Assisted Reproductive Technology Bill 2024
This bill creates Queensland's first laws to regulate fertility clinics and establishes a donor conception register. It responds to failures in industry self-regulation, including cases where wrong donor sperm was used and donors fathered far more children than guidelines allowed. The law prioritises the welfare of people born through donor conception, giving them the right to know their genetic origins.
Births, Deaths and Marriages Registration Bill 2022
This bill modernises Queensland's birth, death and marriage registration system with significant reforms for trans and gender diverse people. It removes the requirement for surgery to change sex on a birth certificate, instead allowing people 16 and over to self-declare their sex with a supporting statement. It also recognises contemporary family structures by allowing same-sex parents to both be recorded as 'mother' or both as 'father'.
Meriba Omasker Kaziw Kazipa (Torres Strait Islander Traditional Child Rearing Practice) Bill 2020
This bill creates Australia's first legal framework to recognise Torres Strait Islander traditional child rearing practice (Ailan Kastom), where children are raised by cultural parents within extended family networks. It allows families to apply for cultural recognition orders that transfer legal parentage from birth parents to cultural parents, reflected on new birth certificates.

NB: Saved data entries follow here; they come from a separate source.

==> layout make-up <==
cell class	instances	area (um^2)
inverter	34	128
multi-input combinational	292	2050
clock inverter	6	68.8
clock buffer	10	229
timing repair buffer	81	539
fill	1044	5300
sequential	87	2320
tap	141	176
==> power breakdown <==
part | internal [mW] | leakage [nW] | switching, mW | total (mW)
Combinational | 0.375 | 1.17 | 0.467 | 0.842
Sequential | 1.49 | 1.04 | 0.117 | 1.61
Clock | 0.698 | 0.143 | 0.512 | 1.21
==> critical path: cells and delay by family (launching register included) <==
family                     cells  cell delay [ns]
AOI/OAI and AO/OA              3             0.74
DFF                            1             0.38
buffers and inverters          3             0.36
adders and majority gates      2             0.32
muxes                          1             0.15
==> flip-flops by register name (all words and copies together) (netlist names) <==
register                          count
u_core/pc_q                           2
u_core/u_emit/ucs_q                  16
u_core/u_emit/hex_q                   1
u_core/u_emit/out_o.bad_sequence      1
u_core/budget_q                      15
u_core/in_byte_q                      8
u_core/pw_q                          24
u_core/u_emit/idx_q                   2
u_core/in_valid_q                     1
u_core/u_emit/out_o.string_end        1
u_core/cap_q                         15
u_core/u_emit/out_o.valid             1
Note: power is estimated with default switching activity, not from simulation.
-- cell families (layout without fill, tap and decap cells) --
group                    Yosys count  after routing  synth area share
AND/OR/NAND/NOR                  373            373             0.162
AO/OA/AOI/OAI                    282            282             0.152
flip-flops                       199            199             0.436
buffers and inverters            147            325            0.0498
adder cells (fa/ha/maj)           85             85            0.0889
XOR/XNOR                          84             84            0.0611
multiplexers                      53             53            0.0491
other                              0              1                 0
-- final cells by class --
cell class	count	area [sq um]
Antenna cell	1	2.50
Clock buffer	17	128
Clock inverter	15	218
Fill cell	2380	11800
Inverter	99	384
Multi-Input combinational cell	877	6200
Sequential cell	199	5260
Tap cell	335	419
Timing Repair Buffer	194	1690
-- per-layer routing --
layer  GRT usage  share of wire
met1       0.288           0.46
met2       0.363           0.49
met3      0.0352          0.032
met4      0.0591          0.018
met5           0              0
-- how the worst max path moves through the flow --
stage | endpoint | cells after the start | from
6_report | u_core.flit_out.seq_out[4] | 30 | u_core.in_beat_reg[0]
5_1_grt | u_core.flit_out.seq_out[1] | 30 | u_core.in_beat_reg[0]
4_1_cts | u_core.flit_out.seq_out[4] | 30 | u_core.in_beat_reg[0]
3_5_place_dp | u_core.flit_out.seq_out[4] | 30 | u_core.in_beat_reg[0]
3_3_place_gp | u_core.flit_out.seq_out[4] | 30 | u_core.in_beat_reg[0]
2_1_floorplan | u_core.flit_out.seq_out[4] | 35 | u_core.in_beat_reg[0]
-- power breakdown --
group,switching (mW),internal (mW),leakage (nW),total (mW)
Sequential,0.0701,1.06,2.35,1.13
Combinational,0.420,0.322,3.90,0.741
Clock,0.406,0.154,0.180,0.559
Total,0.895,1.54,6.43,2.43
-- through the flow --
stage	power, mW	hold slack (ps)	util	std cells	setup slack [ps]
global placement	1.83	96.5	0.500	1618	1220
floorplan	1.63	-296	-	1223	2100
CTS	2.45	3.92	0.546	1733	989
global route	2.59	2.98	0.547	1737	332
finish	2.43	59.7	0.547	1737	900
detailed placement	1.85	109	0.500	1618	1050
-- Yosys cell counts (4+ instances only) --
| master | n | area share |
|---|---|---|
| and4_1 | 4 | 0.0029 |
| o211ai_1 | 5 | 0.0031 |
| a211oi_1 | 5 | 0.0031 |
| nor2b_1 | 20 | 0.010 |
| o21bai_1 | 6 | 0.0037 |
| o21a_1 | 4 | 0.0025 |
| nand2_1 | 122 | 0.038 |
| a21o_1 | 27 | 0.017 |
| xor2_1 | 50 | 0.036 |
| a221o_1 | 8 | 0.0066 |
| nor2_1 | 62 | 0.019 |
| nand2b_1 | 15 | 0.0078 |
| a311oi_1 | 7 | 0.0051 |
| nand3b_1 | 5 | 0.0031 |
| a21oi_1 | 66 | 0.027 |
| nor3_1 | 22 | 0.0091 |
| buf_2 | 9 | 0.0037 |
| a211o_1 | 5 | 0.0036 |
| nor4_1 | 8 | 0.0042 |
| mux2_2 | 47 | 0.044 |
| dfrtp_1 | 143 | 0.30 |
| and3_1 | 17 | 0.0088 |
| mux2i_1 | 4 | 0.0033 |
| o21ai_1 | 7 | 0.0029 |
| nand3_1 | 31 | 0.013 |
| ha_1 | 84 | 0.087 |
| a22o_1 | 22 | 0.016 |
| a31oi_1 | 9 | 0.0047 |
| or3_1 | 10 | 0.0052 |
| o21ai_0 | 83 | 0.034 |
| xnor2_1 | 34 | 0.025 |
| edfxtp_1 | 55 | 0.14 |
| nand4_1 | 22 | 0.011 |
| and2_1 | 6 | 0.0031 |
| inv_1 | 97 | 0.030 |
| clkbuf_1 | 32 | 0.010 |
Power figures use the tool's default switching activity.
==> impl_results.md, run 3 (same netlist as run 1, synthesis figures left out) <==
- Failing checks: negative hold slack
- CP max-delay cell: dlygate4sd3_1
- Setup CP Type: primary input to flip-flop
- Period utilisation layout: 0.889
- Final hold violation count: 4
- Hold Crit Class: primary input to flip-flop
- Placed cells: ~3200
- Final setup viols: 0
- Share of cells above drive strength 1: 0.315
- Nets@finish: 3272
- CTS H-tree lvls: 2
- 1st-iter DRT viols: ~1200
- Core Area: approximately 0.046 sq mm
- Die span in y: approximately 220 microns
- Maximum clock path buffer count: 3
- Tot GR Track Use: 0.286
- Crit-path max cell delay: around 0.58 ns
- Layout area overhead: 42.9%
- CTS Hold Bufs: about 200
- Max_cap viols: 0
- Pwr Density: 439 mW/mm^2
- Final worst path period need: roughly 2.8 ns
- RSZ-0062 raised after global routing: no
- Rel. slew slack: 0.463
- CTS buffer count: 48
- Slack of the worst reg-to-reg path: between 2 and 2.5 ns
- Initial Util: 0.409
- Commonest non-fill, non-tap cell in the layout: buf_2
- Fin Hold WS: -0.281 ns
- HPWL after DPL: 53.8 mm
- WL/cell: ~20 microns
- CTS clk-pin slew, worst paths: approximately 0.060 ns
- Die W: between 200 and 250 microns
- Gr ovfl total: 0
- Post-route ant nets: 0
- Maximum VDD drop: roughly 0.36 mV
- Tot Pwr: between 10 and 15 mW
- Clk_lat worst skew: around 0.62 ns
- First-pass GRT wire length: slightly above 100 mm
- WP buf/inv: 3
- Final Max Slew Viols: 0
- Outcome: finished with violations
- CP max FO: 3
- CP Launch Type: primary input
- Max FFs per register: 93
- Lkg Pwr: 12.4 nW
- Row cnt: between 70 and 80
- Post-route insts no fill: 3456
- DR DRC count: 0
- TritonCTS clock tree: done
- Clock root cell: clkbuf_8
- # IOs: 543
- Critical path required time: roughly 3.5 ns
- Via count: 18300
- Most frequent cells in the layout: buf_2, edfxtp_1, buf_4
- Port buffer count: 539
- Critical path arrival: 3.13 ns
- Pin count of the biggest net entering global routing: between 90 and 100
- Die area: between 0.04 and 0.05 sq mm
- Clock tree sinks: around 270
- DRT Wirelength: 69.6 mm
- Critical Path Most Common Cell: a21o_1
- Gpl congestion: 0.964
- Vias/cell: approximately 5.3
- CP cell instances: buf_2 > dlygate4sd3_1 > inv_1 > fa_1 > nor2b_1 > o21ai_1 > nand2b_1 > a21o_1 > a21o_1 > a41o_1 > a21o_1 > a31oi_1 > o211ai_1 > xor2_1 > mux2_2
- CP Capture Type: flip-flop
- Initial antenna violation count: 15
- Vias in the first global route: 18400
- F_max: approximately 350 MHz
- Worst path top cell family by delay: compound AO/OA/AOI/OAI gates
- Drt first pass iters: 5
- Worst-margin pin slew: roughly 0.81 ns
--- src/hw/rtl/rvq_sqrt_cell.sv ---
`default_nettype none
module rvq_sqrt_cell #(
  parameter int SW     = 32,
  parameter int RW     = 16,
  parameter int BIT    = 0,
  parameter int SIDE_W = 1
) (
  input  logic              clk_i,
  input  logic              rst_ni,
  input  logic              en_i,
  input  logic              valid_i,
  input  logic [SW:0]       rem_i,
  input  logic [RW-1:0]     root_i,
  input  logic [SIDE_W-1:0] side_i,
  output logic              valid_o,
  output logic [SW:0]       rem_o,
  output logic [RW-1:0]     root_o,
  output logic [SIDE_W-1:0] side_o
);

  logic              valid_q;
  logic [SW:0]       rem_q, rem_d;
  logic [RW-1:0]     root_q, root_d;
  logic [SIDE_W-1:0] side_q;
  logic [SW:0]       trial;

  always_comb begin
    trial = (((SW+1)'(root_i)) << (BIT + 1)) + ((SW+1)'(1) << (2 * BIT));
    if (rem_i >= trial) begin
      rem_d  = rem_i - trial;
      root_d = root_i | (RW'(1) << BIT);
    end else begin
      rem_d  = rem_i;
      root_d = root_i;
    end
  end

  always_ff @(posedge clk_i or negedge rst_ni) begin
    if (!rst_ni) begin
      valid_q <= 1'b0;
    end else if (en_i) begin
      valid_q <= valid_i;
    end
  end

  always_ff @(posedge clk_i) begin
    if (en_i) begin
      rem_q  <= rem_d;
      root_q <= root_d;
      side_q <= side_i;
    end
  end

  assign valid_o = valid_q;
  assign rem_o   = rem_q;
  assign root_o  = root_q;
  assign side_o  = side_q;

endmodule
`default_nettype wire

Health Legislation Amendment Bill (No. 3) 2025
This bill makes wide-ranging changes to eight Queensland health laws. The main reforms include strengthening oversight of IVF clinics while adding flexibility for families facing hardship, allowing the government to remove health board members more easily, requiring cosmetic surgery facilities to meet new national safety standards, and creating a legal framework to maximise organ donation opportunities.